Chronic HBV or HCV infection was defined as the presence of any disease codes from 2002 to 2013 or death (HBV: B18.0, B18.1, B18.10, B18.18 or Z22.5; HCV: B18.2). Comorbidities during the year prior to the start of follow-up were also defined using ICD-10 codes[10] and summarized using the Charlson comorbidity index (CCI) score.[18,19] The CCI included diabetes with and without complications, myocardial infarction, congestive heart failure, peripheral vascular disease, cerebrovascular disease, dementia, chronic pulmonary disease, connective tissue disease, peptic ulcer disease, mild liver disease, moderate/severe liver disease, paraplegia/hemiplegia and renal disease. Data on baseline income and residential area were collected using the insurance eligibility database. Income level was categorized by percentile: ≤30%, 30%-70% and >70%. Residential area was classified as metropolitan or rural. Metropolitan areas were defined as Seoul, six other large cities, and 15 cities with populations >500 000 legally designated as municipal cities. Smoking habits, history of diabetes and medication use were collected using self-administered questionnaires. Smoking status was categorized into never or past and current smoker. Current alcohol consumption was categorized into none, moderate (<30 g/day in men and <20 g/day in women) and heavy alcoholic (≥30 g/day in men and ≥20 g/day in women).

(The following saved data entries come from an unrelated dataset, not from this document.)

[src/verilog/cct_pkg.sv]
// Purpose: Shared constants and types for the capture/compare timer.
// Assumes: One clock domain; count sources arrive as one-cycle tick enables.
// Notes: The named encodings of the count-source select field (SRC_OSC40, SRC_FASTFREE) live here.
`default_nettype none
package cct_pkg;
  localparam int CNT_W = 16;
  localparam int NCH = 4;
  localparam int SRC_W = 3;
  localparam int NSRC = 8;
  localparam int FILT_TAPS = 3;
  localparam int CH_A = 0;
  localparam logic [SRC_W-1:0] SRC_OSC40 = 3'h6;
  localparam logic [SRC_W-1:0] SRC_FASTFREE = 3'h7;
  localparam logic [1:0] EDGE_RISE = 2'h0;
  localparam logic [1:0] EDGE_FALL = 2'h1;
  localparam logic [15:0] CNT_RST = 16'h0000;
  localparam logic [15:0] GR_RST = 16'hFFFF;
  localparam logic [3:0] FLAG_RST = 4'h0;
  typedef enum {CNT_IDLE, CNT_RUN, CNT_HALT} cct_cnt_state_t;
endpackage
`default_nettype wire

[src/verilog/cct_timer.sv]
// Purpose: 16-bit up counter with four capture/compare channels.
// Assumes: All inputs synchronous to core_clk_i; ce_i low freezes all state.
// Notes: Counter and flag writes land one cycle late, as software expects.
`timescale 1ns/1ps
`default_nettype none
module cct_timer #(
  parameter int NUM_CH = cct_pkg::NCH
) (
  input wire logic core_clk_i,
  input wire logic rst_i,
  input wire logic ce_i,
  input wire logic count_start_bit_i,
  input wire logic compare_clear_enable_i,
  input wire logic [cct_pkg::SRC_W-1:0] count_source_select_i,
  input wire logic [cct_pkg::NSRC-1:0] src_tick_i,
  input wire logic two_phase_pwm_mode_i,
  input wire logic compare_stop_select_i,
  input wire logic cnt_wr_i,
  input wire logic [cct_pkg::CNT_W-1:0] cnt_wdata_i,
  input wire logic flag_wr_i,
  input wire logic [cct_pkg::NCH-1:0] flag_wdata_i,
  input wire logic [cct_pkg::NCH-1:0] gr_wr_i,
  input wire logic [cct_pkg::CNT_W-1:0] gr_wdata_i,
  input wire logic [cct_pkg::NCH-1:0] capture_mode_i,
  input wire logic [cct_pkg::NCH-1:0] edge_select_low_i,
  input wire logic [cct_pkg::NCH-1:0] edge_select_high_i,
  input wire logic [cct_pkg::NCH-1:0] filter_enable_i,
  input wire logic filter_tick_i,
  input wire logic [cct_pkg::NCH-1:0] channel_io_pin_i,
  output logic [cct_pkg::CNT_W-1:0] counter_value_o,
  output logic [cct_pkg::NCH-1:0] timer_flag_status_o,
  output logic [cct_pkg::NCH-1:0][cct_pkg::CNT_W-1:0] channel_general_reg_o,
  output logic count_running_o
);
  import cct_pkg::*;

  if (NUM_CH != NCH) begin : g_bad_ch
    $error("NUM_CH must equal the channel count of the register layout.");
  end

  cct_cnt_state_t st, next_st;
  logic [CNT_W-1:0] counter, next_counter;
  logic [NCH-1:0] flags, next_flags;
  logic [NCH-1:0][CNT_W-1:0] gr, next_gr;
  logic cnt_wr_q, next_cnt_wr_q;
  logic [CNT_W-1:0] cnt_wdata_q, next_cnt_wdata_q;
  logic flag_wr_q, next_flag_wr_q;
  logic [NCH-1:0] flag_wdata_q, next_flag_wdata_q;
  logic [NCH-1:0] edge_hit;
  logic tick, match_a, stop_at_a;
  logic running, next_running;

  // Source select.
  // Encoding SRC_OSC40 picks the 40 MHz tick; each encoding indexes its tick lane.
  assign tick = src_tick_i[count_source_select_i];
  assign match_a = (counter == gr[CH_A]);
  assign stop_at_a = two_phase_pwm_mode_i & compare_stop_select_i;

  // Capture front end: pin sample, optional three-sample filter, edge select.
  for (genvar j = 0; j < NCH; j++) begin : g_cap
    logic pin_s, next_pin_s, lvl_q, next_lvl_q, filt_lvl, next_filt_lvl, lvl, hit;
    logic [FILT_TAPS-1:0] sh, next_sh;
    assign lvl = filter_enable_i[j] ? filt_lvl : pin_s;
    always_comb begin
      next_pin_s = channel_io_pin_i[j];
      next_lvl_q = lvl;
      next_sh = sh;
      next_filt_lvl = filt_lvl;
      if (filter_tick_i) begin
        next_sh = {sh[FILT_TAPS-2:0], pin_s};
        // A level passes only once every tap agrees, which rejects short glitches.
        if (&next_sh) begin
          next_filt_lvl = 1'b1;
        end else if (~|next_sh) begin
          next_filt_lvl = 1'b0;
        end
      end
    end
    always_ff @(posedge core_clk_i) begin
      if (rst_i) begin
        pin_s <= 1'b0;
        lvl_q <= 1'b0;
        sh <= '0;
        filt_lvl <= 1'b0;
      end else if (ce_i) begin
        pin_s <= next_pin_s;
        lvl_q <= next_lvl_q;
        sh <= next_sh;
        filt_lvl <= next_filt_lvl;
      end
    end
    // Edge select.
    // Bits 00 rising, 01 falling, 1x both edges.
    always_comb begin
      case ({edge_select_high_i[j], edge_select_low_i[j]})
        EDGE_RISE: hit = lvl & ~lvl_q;
        EDGE_FALL: hit = ~lvl & lvl_q;
        default: hit = lvl ^ lvl_q;
      endcase
    end
    // Each lane drives its own bit, so no two processes share one variable.
    assign edge_hit[j] = hit;
  end

  always_comb begin
    next_st = st;
    next_counter = counter;
    next_flags = flags;
    next_gr = gr;
    next_cnt_wr_q = cnt_wr_i;
    next_cnt_wdata_q = cnt_wdata_i;
    next_flag_wr_q = flag_wr_i;
    next_flag_wdata_q = flag_wdata_i;
    case (st)
      CNT_IDLE: begin
        if (count_start_bit_i) begin
          next_st = CNT_RUN;
        end
      end
      CNT_RUN: begin
        if (!count_start_bit_i) begin
          next_st = CNT_IDLE;
        end else if (tick && match_a && stop_at_a) begin
          next_st = CNT_HALT;
        end
      end
      CNT_HALT: begin
        if (!count_start_bit_i) begin
          next_st = CNT_IDLE;
        end
      end
      default: next_st = CNT_IDLE;
    endcase
    // The running output is registered so that it leaves the block from a flop.
    next_running = (next_st == CNT_RUN);
    // Delayed counter write.
    // The write sits one cycle in a holding stage, so a back-to-back read sees the old count.
    if (cnt_wr_q) begin
      next_counter = cnt_wdata_q;
    end
    if (st == CNT_RUN && count_start_bit_i && tick) begin
      if (match_a && compare_clear_enable_i) begin
        next_counter = '0;
      end else if (!(match_a && stop_at_a) && !cnt_wr_q) begin
        next_counter = counter + 16'h0001;
      end
    end
    if (flag_wr_q) begin
      next_flags = flag_wdata_q;
    end
    for (int j = 0; j < NCH; j++) begin
      if (gr_wr_i[j]) begin
        next_gr[j] = gr_wdata_i;
      end
      if (capture_mode_i[j]) begin
        if (edge_hit[j]) begin
          // Capture and flag.
          // Hardware set wins over a same-cycle flag write; capture works while stopped.
          next_gr[j] = counter;
          next_flags[j] = 1'b1;
        end
      end else if (st == CNT_RUN && tick && counter == gr[j]) begin
        next_flags[j] = 1'b1;
      end
    end
  end

  always_ff @(posedge core_clk_i) begin
    if (rst_i) begin
      st <= CNT_IDLE;
      running <= 1'b0;
      counter <= CNT_RST;
      flags <= FLAG_RST;
      gr <= {NCH{GR_RST}};
      cnt_wr_q <= 1'b0;
      cnt_wdata_q <= CNT_RST;
      flag_wr_q <= 1'b0;
      flag_wdata_q <= FLAG_RST;
    end else if (ce_i) begin
      st <= next_st;
      running <= next_running;
      counter <= next_counter;
      flags <= next_flags;
      gr <= next_gr;
      cnt_wr_q <= next_cnt_wr_q;
      cnt_wdata_q <= next_cnt_wdata_q;
      flag_wr_q <= next_flag_wr_q;
      flag_wdata_q <= next_flag_wdata_q;
    end
  end

  assign counter_value_o = counter;
  assign timer_flag_status_o = flags;
  assign channel_general_reg_o = gr;
  assign count_running_o = running;

  clear_match_a: assert property (@(posedge core_clk_i) disable iff (rst_i)
    (ce_i && st == CNT_RUN && count_start_bit_i && tick && match_a && compare_clear_enable_i)
    |=> (counter_value_o == 16'h0000))
    else $error("Counter did not clear on register A match.");

  clear_wins_a: assert property (@(posedge core_clk_i) disable iff (rst_i)
    (ce_i && cnt_wr_q && cnt_wdata_q != 16'h0000 && st == CNT_RUN && count_start_bit_i && tick
     && match_a && compare_clear_enable_i) |=> (counter_value_o == 16'h0000))
    else $error("Counter write beat the match clear.");

  cnt_write_lat_a: assert property (@(posedge core_clk_i) disable iff (rst_i)
    (ce_i && cnt_wr_i && !cnt_wr_q && st == CNT_IDLE && !count_start_bit_i)
    ##1 (ce_i && st == CNT_IDLE && !count_start_bit_i)
    |-> (counter_value_o == $past(counter_value_o)) ##1 (counter_value_o == $past(cnt_wdata_i, 2)))
    else $error("Counter write did not land one cycle late.");

  flag_write_lat_a: assert property (@(posedge core_clk_i) disable iff (rst_i)
    (ce_i && flag_wr_i) ##1 ce_i
    |=> ((timer_flag_status_o & $past(flag_wdata_i, 2)) == $past(flag_wdata_i, 2)))
    else $error("Written flags did not appear after the delay.");

  capture_copy_a: assert property (@(posedge core_clk_i) disable iff (rst_i)
    (ce_i && capture_mode_i[0] && edge_hit[0])
    |=> (channel_general_reg_o[0] == $past(counter_value_o)))
    else $error("Capture did not copy the counter.");

  capture_flag_a: assert property (@(posedge core_clk_i) disable iff (rst_i)
    (ce_i && capture_mode_i[1] && edge_hit[1]) |=> timer_flag_status_o[1])
    else $error("Capture edge did not set the channel flag.");

  pwm_stop_a: assert property (@(posedge core_clk_i) disable iff (rst_i)
    (ce_i && st == CNT_RUN && count_start_bit_i && tick && match_a && stop_at_a)
    |=> (st == CNT_HALT && !count_running_o))
    else $error("Two-phase PWM did not halt at register A match.");

  halt_hold_a: assert property (@(posedge core_clk_i) disable iff (rst_i)
    (ce_i && st == CNT_HALT && !cnt_wr_q) |=> $stable(counter_value_o))
    else $error("Counter moved while halted.");

  count_inc_a: assert property (@(posedge core_clk_i) disable iff (rst_i)
    (ce_i && st == CNT_RUN && count_start_bit_i && tick && !cnt_wr_q && !match_a)
    |=> (counter_value_o == $past(counter_value_o) + 16'h0001))
    else $error("Counter did not advance on a tick.");

  idle_hold_a: assert property (@(posedge core_clk_i) disable iff (rst_i)
    (ce_i && st == CNT_IDLE && !cnt_wr_q) |=> $stable(counter_value_o))
    else $error("Counter moved while stopped.");
endmodule
`default_nettype wire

Height, weight and blood pressure were measured. Body mass index (BMI) was calculated as weight in kilogram divided by height in metre squared. It was classified according to Asian-specific criteria (underweight, BMI <18.5 kg/m2; normal weight, BMI of 18.5–22.9 kg/m2; overweight, BMI of 23–24.9 kg/m2; and obese, BMI ≥25 kg/m2).[20]

Statistical Analyses

The study endpoint was the development of cancer. Participants were included in the study at the baseline screening examination. They were followed up until the development of cancer, death or the end of the study period (31 December 2013).

As age is a strong determinant of the probability of cancer development and of death, we used age as the time scale.[21] As vertical transmission is a major mode of HBV infection in Korea,[10] participants with chronic HBV infection were considered as 'exposed' to HBV from the baseline visit. Chronic HCV infection was regarded as a time-varying variable. The onset of chronic HCV infection was defined as the age at the first appearance of an ICD code for chronic HCV infection (B18.2). Participants who developed chronic HCV infection during follow-up contributed to the 'unexposed' group prior to chronic HCV infection, and to the 'exposed' group from the onset of chronic HCV infection. In sensitivity analysis, chronic HBV infection was regarded as a time-varying variable in a similar way to chronic HCV infection. Cumulative incidence curves were generated using the Kaplan-Meier product-limit method and compared using the log-rank test. We calculated hazard ratios (HRs) with 95% confidence intervals (CIs) for developing cancer using Cox's proportional hazard regression models. We adjusted for sex (male or female), BMI (underweight, normal, overweight, obese and unknown), smoking status (never or past, current or unknown), alcohol intake (none, light, moderate, heavy or unknown), income percentile (≤30%, 30< to ≤70% and 70%<), residential area (metropolitan and rural) and CCI score.

We examined the plausibility of the proportional hazards assumption using plots of the log (–log) survival function and Schoenfeld residuals. A P-value <.05 was considered to reflect statistical significance. All analyses were performed using STATA ver. 14 software (StataCorp LP).